Your answer consists of the lines in the data that contain "datain". Copy each of them.

Collected data entries
_ _ _

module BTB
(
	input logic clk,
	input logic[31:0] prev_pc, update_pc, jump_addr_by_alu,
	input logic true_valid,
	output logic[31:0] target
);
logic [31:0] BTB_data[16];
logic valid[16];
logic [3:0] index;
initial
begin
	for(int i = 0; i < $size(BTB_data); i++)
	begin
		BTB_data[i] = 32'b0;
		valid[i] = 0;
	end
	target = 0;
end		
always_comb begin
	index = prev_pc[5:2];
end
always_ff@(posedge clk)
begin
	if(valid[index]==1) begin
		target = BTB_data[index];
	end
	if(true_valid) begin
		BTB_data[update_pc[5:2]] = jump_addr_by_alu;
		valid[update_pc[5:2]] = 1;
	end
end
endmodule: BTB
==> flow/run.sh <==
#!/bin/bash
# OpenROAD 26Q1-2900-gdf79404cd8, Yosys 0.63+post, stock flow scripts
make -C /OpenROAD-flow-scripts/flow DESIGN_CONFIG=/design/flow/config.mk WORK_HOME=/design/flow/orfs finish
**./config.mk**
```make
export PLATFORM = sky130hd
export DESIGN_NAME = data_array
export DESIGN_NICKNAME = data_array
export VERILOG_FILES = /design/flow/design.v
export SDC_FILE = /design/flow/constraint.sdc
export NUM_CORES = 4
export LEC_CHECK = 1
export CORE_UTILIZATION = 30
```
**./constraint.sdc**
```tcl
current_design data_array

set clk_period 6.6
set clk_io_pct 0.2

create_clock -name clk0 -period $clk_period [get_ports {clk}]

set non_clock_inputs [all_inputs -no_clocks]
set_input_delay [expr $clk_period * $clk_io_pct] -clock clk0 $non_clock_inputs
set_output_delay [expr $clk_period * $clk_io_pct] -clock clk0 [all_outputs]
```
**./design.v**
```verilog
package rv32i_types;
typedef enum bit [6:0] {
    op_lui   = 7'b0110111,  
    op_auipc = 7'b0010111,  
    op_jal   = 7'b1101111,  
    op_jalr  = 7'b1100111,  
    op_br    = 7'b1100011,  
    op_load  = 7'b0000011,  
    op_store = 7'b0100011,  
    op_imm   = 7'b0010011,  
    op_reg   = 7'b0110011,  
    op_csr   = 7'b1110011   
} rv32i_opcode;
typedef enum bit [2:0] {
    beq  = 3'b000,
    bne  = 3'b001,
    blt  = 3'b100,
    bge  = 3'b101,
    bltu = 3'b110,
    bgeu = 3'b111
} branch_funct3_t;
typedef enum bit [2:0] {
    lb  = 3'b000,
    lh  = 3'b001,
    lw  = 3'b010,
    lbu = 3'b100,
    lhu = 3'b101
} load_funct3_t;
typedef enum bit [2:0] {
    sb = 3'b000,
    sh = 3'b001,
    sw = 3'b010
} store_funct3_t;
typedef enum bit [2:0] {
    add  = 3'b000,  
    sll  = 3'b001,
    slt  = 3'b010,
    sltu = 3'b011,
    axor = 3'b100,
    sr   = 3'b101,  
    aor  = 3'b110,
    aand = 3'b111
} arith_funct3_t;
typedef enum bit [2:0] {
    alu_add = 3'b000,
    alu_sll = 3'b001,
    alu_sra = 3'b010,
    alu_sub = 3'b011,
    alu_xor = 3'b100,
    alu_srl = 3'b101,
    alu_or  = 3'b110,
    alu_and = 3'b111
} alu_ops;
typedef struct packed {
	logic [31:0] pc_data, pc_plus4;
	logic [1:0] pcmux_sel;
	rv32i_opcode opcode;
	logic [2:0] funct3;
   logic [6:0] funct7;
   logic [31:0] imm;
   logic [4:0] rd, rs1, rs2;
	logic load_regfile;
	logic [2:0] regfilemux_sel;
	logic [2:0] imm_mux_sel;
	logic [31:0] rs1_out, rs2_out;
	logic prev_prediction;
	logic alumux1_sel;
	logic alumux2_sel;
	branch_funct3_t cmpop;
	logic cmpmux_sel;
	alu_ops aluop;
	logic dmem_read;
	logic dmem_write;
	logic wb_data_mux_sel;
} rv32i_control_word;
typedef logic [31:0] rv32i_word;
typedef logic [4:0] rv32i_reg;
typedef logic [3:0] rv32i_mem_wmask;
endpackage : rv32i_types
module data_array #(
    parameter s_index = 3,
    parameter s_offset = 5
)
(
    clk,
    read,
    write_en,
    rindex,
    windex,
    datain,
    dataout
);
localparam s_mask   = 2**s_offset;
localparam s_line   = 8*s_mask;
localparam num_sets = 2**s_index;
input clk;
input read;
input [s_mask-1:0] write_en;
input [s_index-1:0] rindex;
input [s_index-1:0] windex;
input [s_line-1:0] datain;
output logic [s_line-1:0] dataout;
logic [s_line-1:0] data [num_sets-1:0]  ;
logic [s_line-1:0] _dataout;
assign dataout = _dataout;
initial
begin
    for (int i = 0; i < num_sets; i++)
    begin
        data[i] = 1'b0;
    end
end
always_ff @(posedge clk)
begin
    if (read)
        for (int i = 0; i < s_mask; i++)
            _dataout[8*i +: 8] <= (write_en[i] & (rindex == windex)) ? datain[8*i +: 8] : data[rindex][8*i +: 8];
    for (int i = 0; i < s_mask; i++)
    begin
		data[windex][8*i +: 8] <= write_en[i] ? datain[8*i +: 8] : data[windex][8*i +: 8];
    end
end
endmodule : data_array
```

_ _ _

◆ Exercise answer
    datain,
input [s_line-1:0] datain;
            _dataout[8*i +: 8] <= (write_en[i] & (rindex == windex)) ? datain[8*i +: 8] : data[rindex][8*i +: 8];
		data[windex][8*i +: 8] <= write_en[i] ? datain[8*i +: 8] : data[windex][8*i +: 8];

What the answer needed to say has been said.